**Description of the task:** From the entries below, copy every line that has the word "config".

**Source material:**
Background: an optimization exercise with open tools, aiming at small area, a short achievable clock period and few clock cycles. Do not read the settings as production practice. Only the layout flow was run in this run; the RTL was not checked for function there.

==> design/flow/design.v <==
module div8(input wire [7:0] a, input wire [7:0] d, output wire [7:0] q);
  wire [3:0] x1 = a[7:4];
  wire [7:0] ix = {x1, d[3:0]};
  localparam [255:0] TQ0 = 256'hff3f7f153f931f910fcf07cd03eb01e100f70075003b0019000f000500030001;
  localparam [255:0] TR0 = 256'h55d52a00d57d0a80f5750288fd5500a0ff5d0020ffd50008fff50000fffd0000;
  localparam [255:0] TQ1 = 256'h00f700f700750075003b003b00190019000f000f000500050003000300010001;
  localparam [255:0] TR1 = 256'h335199590ca00620f319f99100c00068ff31ff9100080000fff1fff900000000;
  localparam [255:0] TQ2 = 256'h000f000f000f000f000500050005000500030003000300030001000100010001;
  localparam [255:0] TR2 = 256'h0f018721c381e18100c0004000200000ff01ff81ffc1ffe10000000000000000;
  localparam [255:0] TQ3 = 256'h0003000300030003000300030003000300010001000100010001000100010001;
  localparam [255:0] TR3 = 256'h00018001c001e001f001f801fc01fe0100000000000000000000000000000000;
  wire [3:0] qh0 = {TQ3[ix], TQ2[ix], TQ1[ix], TQ0[ix]};
  wire [3:0] r10 = {TR3[ix], TR2[ix], TR1[ix], TR0[ix]};
  wire dhi = |d[7:4];
  wire [3:0] qh = dhi ? 4'd0 : qh0;
  wire [3:0] r1 = dhi ? x1 : r10;
  wire [9:0]  d3  = {2'b0, d} + {1'b0, d, 1'b0};
  wire [10:0] d5  = {3'b0, d} + {1'b0, d, 2'b0};
  wire [10:0] d7  = {d, 3'b0} - {3'b0, d};
  wire [11:0] d9  = {1'b0, d, 3'b0} + {4'b0, d};
  wire [11:0] d11 = {1'b0, d, 3'b0} + {2'b0, d3};
  wire [11:0] d13 = {1'b0, d, 3'b0} + {1'b0, d5};
  wire [11:0] d15 = {d, 4'b0} - {4'b0, d};
  wire [11:0] m1  = {4'b0, d};
  wire [11:0] m2  = {3'b0, d, 1'b0};
  wire [11:0] m3  = {2'b0, d3};
  wire [11:0] m4  = {2'b0, d, 2'b0};
  wire [11:0] m5  = {1'b0, d5};
  wire [11:0] m6  = {1'b0, d3, 1'b0};
  wire [11:0] m7  = {1'b0, d7};
  wire [11:0] m8  = {1'b0, d, 3'b0};
  wire [11:0] m9  = d9;
  wire [11:0] m10 = {d5, 1'b0};
  wire [11:0] m11 = d11;
  wire [11:0] m12 = {d3, 2'b0};
  wire [11:0] m13 = d13;
  wire [11:0] m14 = {d7, 1'b0};
  wire [11:0] m15 = d15;
  wire [7:0] x2 = {r1, a[3:0]};
  wire [15:1] t;
  assign t[1]  = (m1[11:8]  == 4'd0) && (m1[7:0]  <= x2);
  assign t[2]  = (m2[11:8]  == 4'd0) && (m2[7:0]  <= x2);
  assign t[3]  = (m3[11:8]  == 4'd0) && (m3[7:0]  <= x2);
  assign t[4]  = (m4[11:8]  == 4'd0) && (m4[7:0]  <= x2);
  assign t[5]  = (m5[11:8]  == 4'd0) && (m5[7:0]  <= x2);
  assign t[6]  = (m6[11:8]  == 4'd0) && (m6[7:0]  <= x2);
  assign t[7]  = (m7[11:8]  == 4'd0) && (m7[7:0]  <= x2);
  assign t[8]  = (m8[11:8]  == 4'd0) && (m8[7:0]  <= x2);
  assign t[9]  = (m9[11:8]  == 4'd0) && (m9[7:0]  <= x2);
  assign t[10] = (m10[11:8] == 4'd0) && (m10[7:0] <= x2);
  assign t[11] = (m11[11:8] == 4'd0) && (m11[7:0] <= x2);
  assign t[12] = (m12[11:8] == 4'd0) && (m12[7:0] <= x2);
  assign t[13] = (m13[11:8] == 4'd0) && (m13[7:0] <= x2);
  assign t[14] = (m14[11:8] == 4'd0) && (m14[7:0] <= x2);
  assign t[15] = (m15[11:8] == 4'd0) && (m15[7:0] <= x2);
  wire [3:0] ql;
  assign ql[3] = t[8];
  assign ql[2] = t[4] & ~t[8] | t[12];
  assign ql[1] = t[2] & ~t[4] | t[6] & ~t[8] | t[10] & ~t[12] | t[14];
  assign ql[0] = t[1] & ~t[2] | t[3] & ~t[4] | t[5] & ~t[6] | t[7] & ~t[8]
               | t[9] & ~t[10] | t[11] & ~t[12] | t[13] & ~t[14] | t[15];
  assign q = {qh, ql};
endmodule
module execute(
  input wire [7:0] ra, rb, rc, rd,
  input wire [23:0] w,               
  input wire [3:0] u1a, u1b,
  input wire [1:0] u1op,
  input wire [3:0] u2a, u2b,
  input wire u2sub,
  input wire [3:0] ta, tb, tc, td, s0t, s1t,
  output wire [7:0] na, nb, nc, nd, s0d, s1d
);
  localparam [3:0] T_U1 = 4'd7, T_U2 = 4'd8;
  function [7:0] early;
    input [3:0] t;
    input [7:0] a, b, c, d;
    input [23:0] w;
    begin
      case (t[2:0])
        3'd0: early = a;
        3'd1: early = b;
        3'd2: early = c;
        3'd3: early = d;
        3'd4: early = w[7:0];
        3'd5: early = w[15:8];
        default: early = w[23:16];
      endcase
    end
  endfunction
  wire [7:0] x1a = early(u1a, ra, rb, rc, rd, w);
  wire [7:0] x1b = early(u1b, ra, rb, rc, rd, w);
  wire [7:0] q;
  div8 divider(.a(x1a), .d(x1b), .q(q));
  reg [7:0] u1;
  always @* begin
    case (u1op)
      2'd0: u1 = x1a + x1b;
      2'd1: u1 = x1a - x1b;
      2'd2: u1 = x1a * x1b;
      default: u1 = q;
    endcase
  end
  wire [7:0] x2a = (u2a == T_U1) ? u1 : early(u2a, ra, rb, rc, rd, w);
  wire [7:0] x2b = (u2b == T_U1) ? u1 : early(u2b, ra, rb, rc, rd, w);
  wire [7:0] u2 = u2sub ? x2a - x2b : x2a + x2b;
  function [7:0] pick;
    input [3:0] t;
    input [7:0] e, r1, r2;
    begin
      pick = (t == T_U2) ? r2 : (t == T_U1) ? r1 : e;
    end
  endfunction
  assign na = pick(ta, early(ta, ra, rb, rc, rd, w), u1, u2);
  assign nb = pick(tb, early(tb, ra, rb, rc, rd, w), u1, u2);
  assign nc = pick(tc, early(tc, ra, rb, rc, rd, w), u1, u2);
  assign nd = pick(td, early(td, ra, rb, rc, rd, w), u1, u2);
  assign s0d = pick(s0t, early(s0t, ra, rb, rc, rd, w), u1, u2);
  assign s1d = pick(s1t, early(s1t, ra, rb, rc, rd, w), u1, u2);
endmodule
module membank(
  input wire clk,
  input wire we,
  input wire [4:0] wrow,
  input wire [7:0] wdata,
  input wire [4:0] rrow,
  output wire [7:0] rdata
);
  reg [7:0] mem [0:31];
  always @(posedge clk)
    if (we)
      mem[wrow] <= wdata;
  assign rdata = mem[rrow];
endmodule
module group_decoder(
  input wire [63:0] win_all,      
  input wire [4:0] row_lo,        
  input wire [4:0] row_hi,        
  output wire [3:0] len,          
  output wire [8:1] len_oh,       
  output wire halt,
  output wire [3:0] u1a, u1b,     
  output wire [1:0] u1op,         
  output wire [3:0] u2a, u2b,     
  output wire u2sub,
  output wire [3:0] ta, tb, tc, td,  
  output wire [23:0] imm,         
  output wire s0v, s1v,           
  output wire [7:0] s0a, s1a,
  output wire [3:0] s0t, s1t
);
  localparam [3:0] T_U1 = 4'd7, T_U2 = 4'd8;
  wire [7:0] win [0:8];
  genvar j;
  generate for (j = 0; j < 8; j = j + 1) begin: wb
    assign win[j] = win_all[8*j +: 8];
  end endgenerate
  assign win[8] = 8'd0;
  wire [7:0] len2, is_mov, is_alu, is_as, is_mvi, is_st, is_halt;
  wire [1:0] mdst [0:7];
  wire [1:0] msrc [0:7];
  wire [1:0] asrc [0:7];
  wire [1:0] aop  [0:7];
  generate for (j = 0; j < 8; j = j + 1) begin: dc
    wire [7:0] o = win[j];
    assign len2[j]   = (o[7:3] == 5'b00011);
    assign is_mov[j] = (o <= 8'h0b);
    assign is_alu[j] = (o >= 8'h0c) && (o <= 8'h17);
    assign is_as[j]  = (o >= 8'h0c) && (o <= 8'h11);
    assign is_mvi[j] = (o[7:2] == 6'b000110);
    assign is_st[j]  = (o[7:2] == 6'b000111);
    assign is_halt[j] = (o == 8'hff);
    reg [1:0] d, s, as, ao;
    always @* begin
      case (o[3:0])
        4'h0: begin d = 2'd0; s = 2'd1; end
        4'h1: begin d = 2'd0; s = 2'd2; end
        4'h2: begin d = 2'd0; s = 2'd3; end
        4'h3: begin d = 2'd1; s = 2'd0; end
        4'h4: begin d = 2'd1; s = 2'd2; end
        4'h5: begin d = 2'd1; s = 2'd3; end
        4'h6: begin d = 2'd2; s = 2'd1; end
        4'h7: begin d = 2'd2; s = 2'd0; end
        4'h8: begin d = 2'd2; s = 2'd3; end
        4'h9: begin d = 2'd3; s = 2'd1; end
        4'ha: begin d = 2'd3; s = 2'd2; end
        default: begin d = 2'd3; s = 2'd0; end
      endcase
      case (o[4:0])
        5'h0c, 5'h0f, 5'h12, 5'h15: as = 2'd1;
        5'h0d, 5'h10, 5'h13, 5'h16: as = 2'd2;
        default: as = 2'd3;
      endcase
      ao = (o <= 8'h0e) ? 2'd0 : (o <= 8'h11) ? 2'd1 : (o <= 8'h14) ? 2'd2 : 2'd3;
    end
    assign mdst[j] = d;
    assign msrc[j] = s;
    assign asrc[j] = as;
    assign aop[j]  = ao;
  end endgenerate
  wire [7:0] st;
  assign st[0] = 1'b1;
  generate for (j = 1; j < 8; j = j + 1) begin: sc
    assign st[j] = ~(st[j-1] & len2[j-1]);
  end endgenerate
  wire [7:0] alu_s = st & is_alu;
  wire [7:0] st_s  = st & is_st;
  wire [7:0] mvi_s = st & is_mvi;
  wire [7:0] alu_ge1, alu_ge2, st_ge1, st_ge2, mvi_ge1, mvi_ge2, mvi_ge3;
  assign alu_ge1[0] = 1'b0; assign alu_ge2[0] = 1'b0;
  assign st_ge1[0]  = 1'b0; assign st_ge2[0]  = 1'b0;
  assign mvi_ge1[0] = 1'b0; assign mvi_ge2[0] = 1'b0; assign mvi_ge3[0] = 1'b0;
  generate for (j = 1; j < 8; j = j + 1) begin: cnt
    assign alu_ge1[j] = alu_ge1[j-1] | alu_s[j-1];
    assign alu_ge2[j] = alu_ge2[j-1] | (alu_ge1[j-1] & alu_s[j-1]);
    assign st_ge1[j]  = st_ge1[j-1] | st_s[j-1];
    assign st_ge2[j]  = st_ge2[j-1] | (st_ge1[j-1] & st_s[j-1]);
    assign mvi_ge1[j] = mvi_ge1[j-1] | mvi_s[j-1];
    assign mvi_ge2[j] = mvi_ge2[j-1] | (mvi_ge1[j-1] & mvi_s[j-1]);
    assign mvi_ge3[j] = mvi_ge3[j-1] | (mvi_ge2[j-1] & mvi_s[j-1]);
  end endgenerate
  wire [7:0] smc;
  generate for (j = 0; j < 8; j = j + 1) begin: sm
    assign smc[j] = (win[j+1][7:3] == row_lo) | (win[j+1][7:3] == row_hi);
  end endgenerate
  wire [7:0] bank_clash;
  generate for (j = 0; j < 8; j = j + 1) begin: bc
    if (j < 2) begin: n
      assign bank_clash[j] = 1'b0;
    end else begin: y
      wire [j-1:0] hit;
      genvar q;
      for (q = 0; q < j - 1; q = q + 1) begin: hq
        assign hit[q] = st_s[q] & (win[q+1][2:0] == win[j+1][2:0]);
      end
      assign hit[j-1] = 1'b0;
      assign bank_clash[j] = |hit;
    end
  end endgenerate
  wire [7:0] cb, ca;
  generate for (j = 0; j < 8; j = j + 1) begin: cut
    wire fits = (j < 7) ? 1'b1 : ~len2[j];
    assign cb[j] = st[j] & (~fits
                   | (is_alu[j] & (alu_ge2[j] | (alu_ge1[j] & ~is_as[j])))
                   | (is_st[j] & (st_ge2[j] | bank_clash[j]))
                   | (is_mvi[j] & mvi_ge3[j]));
    assign ca[j] = st[j] & (is_halt[j] | (is_st[j] & smc[j]));
  end endgenerate
  wire [8:1] bnd;
  generate for (j = 1; j <= 8; j = j + 1) begin: bd
    wire b_cb = (j < 8) ? cb[(j < 8) ? j : 0] : 1'b1;
    wire b_c1 = ca[j-1] & ~len2[j-1];
    wire b_c2 = (j >= 2) ? (ca[(j >= 2) ? j-2 : 0] & len2[(j >= 2) ? j-2 : 0]) : 1'b0;
    assign bnd[j] = b_cb | b_c1 | b_c2;
  end endgenerate
  wire [8:1] prior;    
  assign prior[1] = 1'b0;
  generate for (j = 2; j <= 8; j = j + 1) begin: bf
    assign prior[j] = prior[j-1] | bnd[j-1];
  end endgenerate
  assign len_oh = bnd & ~prior;
  assign len = len_oh[1] ? 4'd1 : len_oh[2] ? 4'd2 : len_oh[3] ? 4'd3 : len_oh[4] ? 4'd4 :
               len_oh[5] ? 4'd5 : len_oh[6] ? 4'd6 : len_oh[7] ? 4'd7 : 4'd8;
  wire [7:0] inc;
  generate for (j = 0; j < 8; j = j + 1) begin: ic
    assign inc[j] = st[j] & ~prior[j+1];
  end endgenerate
  wire [15:0] t [0:8];
  wire [3:0] srct [0:7];
  assign t[0] = {4'd3, 4'd2, 4'd1, 4'd0};
  generate for (j = 0; j < 8; j = j + 1) begin: tg
    wire [3:0] tcur [0:3];
    assign tcur[0] = t[j][3:0];
    assign tcur[1] = t[j][7:4];
    assign tcur[2] = t[j][11:8];
    assign tcur[3] = t[j][15:12];
    wire [1:0] ss = is_mov[j] ? msrc[j] : is_alu[j] ? asrc[j] : win[j][1:0];
    assign srct[j] = tcur[ss];
    wire [3:0] nv = is_mov[j] ? srct[j] :
                    is_mvi[j] ? (mvi_ge2[j] ? 4'd6 : mvi_ge1[j] ? 4'd5 : 4'd4) :
                    (alu_ge1[j] ? T_U2 : T_U1);
    wire wr = st[j] & (is_mov[j] | is_mvi[j] | is_alu[j]);
    wire [1:0] wd = is_mov[j] ? mdst[j] : is_mvi[j] ? win[j][1:0] : 2'd0;
    wire [3:0] tn [0:3];
    genvar r;
    for (r = 0; r < 4; r = r + 1) begin: rg
      assign tn[r] = (wr && wd == r) ? nv : tcur[r];
    end
    assign t[j+1] = {tn[3], tn[2], tn[1], tn[0]};
  end endgenerate
  reg [15:0] tend;
  integer k;
  always @* begin
    tend = 16'd0;
    for (k = 1; k <= 8; k = k + 1)
      tend = tend | ({16{len_oh[k]}} & t[k]);
  end
  assign ta = tend[3:0];
  assign tb = tend[7:4];
  assign tc = tend[11:8];
  assign td = tend[15:12];
  wire [7:0] first_alu  = alu_s & ~alu_ge1;
  wire [7:0] second_alu = alu_s & alu_ge1 & ~alu_ge2;
  wire [7:0] first_st   = st_s & ~st_ge1;
  wire [7:0] second_st  = st_s & st_ge1 & ~st_ge2;
  wire [7:0] mvi0 = mvi_s & ~mvi_ge1;
  wire [7:0] mvi1 = mvi_s & mvi_ge1 & ~mvi_ge2;
  wire [7:0] mvi2 = mvi_s & mvi_ge2 & ~mvi_ge3;
  reg [3:0] r_u1a, r_u1b, r_u2a, r_u2b, r_s0t, r_s1t;
  reg [1:0] r_u1op;
  reg       r_u2sub, r_s0v, r_s1v, r_halt;
  reg [7:0] r_s0a, r_s1a;
  reg [23:0] r_imm;
  integer i;
  always @* begin
    r_u1a = 4'd0; r_u1b = 4'd0; r_u2a = 4'd0; r_u2b = 4'd0;
    r_s0t = 4'd0; r_s1t = 4'd0; r_u1op = 2'd0; r_u2sub = 1'b0;
    r_s0v = 1'b0; r_s1v = 1'b0; r_halt = 1'b0;
    r_s0a = 8'd0; r_s1a = 8'd0; r_imm = 24'd0;
    for (i = 0; i < 8; i = i + 1) begin
      if (first_alu[i]) begin
        r_u1a = r_u1a | t[i][3:0];
        r_u1b = r_u1b | srct[i];
        r_u1op = r_u1op | aop[i];
      end
      if (second_alu[i]) begin
        r_u2a = r_u2a | t[i][3:0];
        r_u2b = r_u2b | srct[i];
        r_u2sub = r_u2sub | (aop[i] == 2'd1);
      end
      if (first_st[i]) begin
        r_s0t = r_s0t | srct[i];
        r_s0a = r_s0a | win[i+1];
        r_s0v = r_s0v | inc[i];
      end
      if (second_st[i]) begin
        r_s1t = r_s1t | srct[i];
        r_s1a = r_s1a | win[i+1];
        r_s1v = r_s1v | inc[i];
      end
      if (mvi0[i]) r_imm[7:0]   = r_imm[7:0]   | win[i+1];
      if (mvi1[i]) r_imm[15:8]  = r_imm[15:8]  | win[i+1];
      if (mvi2[i]) r_imm[23:16] = r_imm[23:16] | win[i+1];
      if (is_halt[i] & inc[i]) r_halt = 1'b1;
    end
  end
  assign u1a = r_u1a; assign u1b = r_u1b; assign u1op = r_u1op;
  assign u2a = r_u2a; assign u2b = r_u2b; assign u2sub = r_u2sub;
  assign s0t = r_s0t; assign s1t = r_s1t;
  assign s0v = r_s0v; assign s1v = r_s1v;
  assign s0a = r_s0a; assign s1a = r_s1a;
  assign imm = r_imm;
  assign halt = r_halt;
endmodule
module processor(
  input wire clk, reset,
  input wire op,  
  input wire [7:0] in_data,
  input wire user_write_memory,
  input wire [7:0] user_address,
  output wire [7:0] out_data,  
  output wire done             
);
  reg [7:0] reg_a, reg_b, reg_c, reg_d;
  reg [7:0] pc;
  reg [4:0] row_hi;       
  reg       f_halted;     
  reg       done_r;
  reg        g_valid;
  reg        g_halt;
  reg [23:0] g_imm;       
  reg [3:0]  g_u1a, g_u1b;
  reg [1:0]  g_u1op;
  reg [3:0]  g_u2a, g_u2b;
  reg        g_u2sub;
  reg [3:0]  g_ta, g_tb, g_tc, g_td;
  reg        g_s0v, g_s1v;
  reg [7:0]  g_s0a, g_s1a;
  reg [3:0]  g_s0t, g_s1t;
  wire [7:0] a_new, b_new, c_new, d_new, s0d, s1d;
  execute ex(
    .ra(reg_a), .rb(reg_b), .rc(reg_c), .rd(reg_d), .w(g_imm),
    .u1a(g_u1a), .u1b(g_u1b), .u1op(g_u1op),
    .u2a(g_u2a), .u2b(g_u2b), .u2sub(g_u2sub),
    .ta(g_ta), .tb(g_tb), .tc(g_tc), .td(g_td), .s0t(g_s0t), .s1t(g_s1t),
    .na(a_new), .nb(b_new), .nc(c_new), .nd(d_new), .s0d(s0d), .s1d(s1d)
  );
  wire [2:0] pcl = pc[2:0];
  wire [7:0] cw0 = {8{g_valid & g_s0v}} & (8'd1 << g_s0a[2:0]);
  wire [7:0] cw1 = {8{g_valid & g_s1v}} & (8'd1 << g_s1a[2:0]);
  wire [7:0] uwb = {8{~op & user_write_memory}} & (8'd1 << user_address[2:0]);
  wire [63:0] banks_all;
  genvar b;
  generate for (b = 0; b < 8; b = b + 1) begin: bk
    wire [4:0] rrow = op ? ((pcl > b) ? row_hi : pc[7:3]) : user_address[7:3];
    wire       we   = cw0[b] | cw1[b] | uwb[b];
    wire [4:0] wrow = cw0[b] ? g_s0a[7:3] : cw1[b] ? g_s1a[7:3] : user_address[7:3];
    wire [7:0] wdat = cw0[b] ? s0d : cw1[b] ? s1d : in_data;
    membank m(.clk(clk), .we(we), .wrow(wrow), .wdata(wdat), .rrow(rrow),
              .rdata(banks_all[8*b +: 8]));
  end endgenerate
  assign out_data = banks_all[{user_address[2:0], 3'b000} +: 8];
  wire [127:0] banks_2x = {banks_all, banks_all};
  wire [63:0] win_all = banks_2x[{pcl, 3'b000} +: 64];
  wire [3:0] f_len;
  wire [8:1] f_len_oh;
  wire [23:0] f_imm;
  wire       f_halt;
  wire [3:0] f_u1a, f_u1b, f_u2a, f_u2b;
  wire [1:0] f_u1op;
  wire       f_u2sub;
  wire [3:0] f_ta, f_tb, f_tc, f_td;
  wire       f_s0v, f_s1v;
  wire [7:0] f_s0a, f_s1a;
  wire [3:0] f_s0t, f_s1t;
  group_decoder dec(
    .win_all(win_all), .row_lo(pc[7:3]), .row_hi(row_hi),
    .len(f_len), .len_oh(f_len_oh), .halt(f_halt), .imm(f_imm),
    .u1a(f_u1a), .u1b(f_u1b), .u1op(f_u1op),
    .u2a(f_u2a), .u2b(f_u2b), .u2sub(f_u2sub),
    .ta(f_ta), .tb(f_tb), .tc(f_tc), .td(f_td),
    .s0v(f_s0v), .s1v(f_s1v), .s0a(f_s0a), .s1a(f_s1a), .s0t(f_s0t), .s1t(f_s1t)
  );
  wire hz0 = g_s0v & ((g_s0a[7:3] == pc[7:3]) | (g_s0a[7:3] == row_hi));
  wire hz1 = g_s1v & ((g_s1a[7:3] == pc[7:3]) | (g_s1a[7:3] == row_hi));
  wire f_go = op & ~f_halted & ~done_r & ~(g_valid & (hz0 | hz1));
  wire [3:0] pcl_sum = {1'b0, pcl} + f_len;
  wire       f_carry = pcl_sum[3];
  wire [7:0] pc_next = {f_carry ? row_hi : pc[7:3], pcl_sum[2:0]};
  wire [4:0] row_hi_next = f_carry ? row_hi + 5'd1 : row_hi;
  always @(posedge clk, posedge reset)
    if (reset) begin
      reg_a <= 8'h55; reg_b <= 8'h11; reg_c <= 8'h11; reg_d <= 8'h11;
      pc <= 8'd0; row_hi <= 5'd1;
      f_halted <= 1'b0; done_r <= 1'b0;
      g_valid <= 1'b0;
    end else begin
      if (g_valid) begin
        reg_a <= a_new; reg_b <= b_new; reg_c <= c_new; reg_d <= d_new;
      end
      if (f_go) begin
        pc <= pc_next;
        row_hi <= row_hi_next;
      end
      g_valid <= f_go;
      if (!op) begin
        f_halted <= 1'b0;
        done_r <= 1'b0;
      end else begin
        if (f_go && f_halt) f_halted <= 1'b1;
        if (g_valid && g_halt) done_r <= 1'b1;
      end
    end
  always @(posedge clk) begin
    g_halt <= f_halt;
    g_imm <= f_imm;
    g_u1a <= f_u1a; g_u1b <= f_u1b; g_u1op <= f_u1op;
    g_u2a <= f_u2a; g_u2b <= f_u2b; g_u2sub <= f_u2sub;
    g_ta <= f_ta; g_tb <= f_tb; g_tc <= f_tc; g_td <= f_td;
    g_s0v <= f_s0v; g_s0a <= f_s0a; g_s0t <= f_s0t;
    g_s1v <= f_s1v; g_s1a <= f_s1a; g_s1t <= f_s1t;
  end
  assign done = done_r;
endmodule
==> design/flow/run.sh <==
#!/bin/bash
# synth_recipe.tcl (not shown) runs the flow's synth.tcl, then flattens the netlist and writes it again
# the make line also repeats each setting of config.mk as NAME=value (left out here)
make -C /OpenROAD-flow-scripts/flow DESIGN_CONFIG=/design/flow/config.mk WORK_HOME=/design/flow/orfs CLKGATE_MAP_FILE= SYNTH_SCRIPT=/design/flow/synth_recipe.tcl finish
==> design/flow/config.mk <==
export PLATFORM = sky130hd
export DESIGN_NAME = processor
export DESIGN_NICKNAME = processor
export VERILOG_FILES = /design/flow/design.v
export SDC_FILE = /design/flow/constraint.sdc
export NUM_CORES = 8
export LEC_CHECK = 0
export CAP_MARGIN = 20
export CORE_MARGIN = 2
export CORE_UTILIZATION = 50
export PLACE_DENSITY = 0.6
export SETUP_SLACK_MARGIN = 4
export SLEW_MARGIN = 20
==> design/flow/constraint.sdc <==
create_clock -name core_clock -period 12.5 [get_ports {clk}]
set_input_delay 2.5000 -clock core_clock [delete_from_list [all_inputs] [get_ports {clk}]]
set_output_delay 2.5000 -clock core_clock [all_outputs]
set_load 0.01 [all_outputs]
==> notes.md <==
worst max-delay path: cells and delay by family:
kind	cells	cell delay, ps
AOI/OAI and AO/OA	13	2830
and+or+nand+nor	10	2690
muxes	3	890
buffers and inverters	13	1830
sequential cells by signal (all words and copies together) (netlist names), 2 cells and up:
register,count
bk.m.mem,2048
row_hi,5
g_s0a,8
g_s1t,4
g_s1a,8
g_u2b,4
g_ta,4
g_imm,24
g_u2a,4
g_u1b,3
g_s0t,4
reg_d,8
g_tc,4
pc,8
g_tb,4
reg_a,8
g_td,4
reg_b,8
g_u1op,2
g_u1a,3
reg_c,8
final cells by class:
cell class / count / area, µm²
timing repair buffer: 1546 / 16130
fill: 18505 / 86680
inverter: 227 / 908.4
sequential: 2180 / 64440
antenna: 12 / 30.03
tap: 3167 / 3963
clock buffer: 265 / 5714
multi-input combinational: 7453 / 58880
clock inverter: 135 / 1550
final timing paths:
| path | to | slack, ps | depth (start not counted) |
|---|---|---|---|
| setup reg to reg | g_ta[0] | 2630 | 37 |
| hold / removal | done_r | 480 | 2 |
| setup / recovery | g_ta[0] | 2410 | 39 |
| hold reg to reg | done_r | 480 | 2 |
| min in group asynchronous | reg_b[7] | 2160 | 3 |
| max in group asynchronous | pc[0] | 9690 | 3 |
cells by family after synthesis:
family / after synthesis / synth area share
AND/OR/NAND/NOR: 3301 / 0.1272
XOR/XNOR: 204 / 0.01487
adder cells (fa/ha/maj): 267 / 0.02904
other: 1 / 0.00003122
AO/OA/AOI/OAI: 2924 / 0.1731
buffers and inverters: 945 / 0.03546
multiplexers: 728 / 0.08422
flip-flops: 2180 / 0.5361
through the flow:
stage / cell area [µm²] / hold slack [ps] / setup WS, ps / instances
finish: 151600 / 480.0 / 2407 / 14985
global route: 151600 / 514.7 / 2348 / 14981
CTS: 147200 / 484.8 / 2643 / 14778
detailed placement: 128800 / 473.4 / -340.4 / 13821
global placement: 128700 / 464.7 / -667.0 / 13821
floorplan: 121400 / 446.9 / 2746 / 10551
what timing repair did:
action                                  in CTS  in global routing
setup buffers                              496                159
pin swaps                                  325                243
gates resized for setup                   1172                524
endpoints found under the setup margin    2180               2137
gates cloned                                61                 33
routing by layer:
metal  vias to the layer above  GRT usage
met4                         6     0.2128
met3                      1633     0.1055
met5                         -   0.001566
met2                      7723     0.5916
li1                      43264          -
met1                     51619     0.5592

**Answer for the task:**
# the make line also repeats each setting of config.mk as NAME=value (left out here)
make -C /OpenROAD-flow-scripts/flow DESIGN_CONFIG=/design/flow/config.mk WORK_HOME=/design/flow/orfs CLKGATE_MAP_FILE= SYNTH_SCRIPT=/design/flow/synth_recipe.tcl finish
==> design/flow/config.mk <==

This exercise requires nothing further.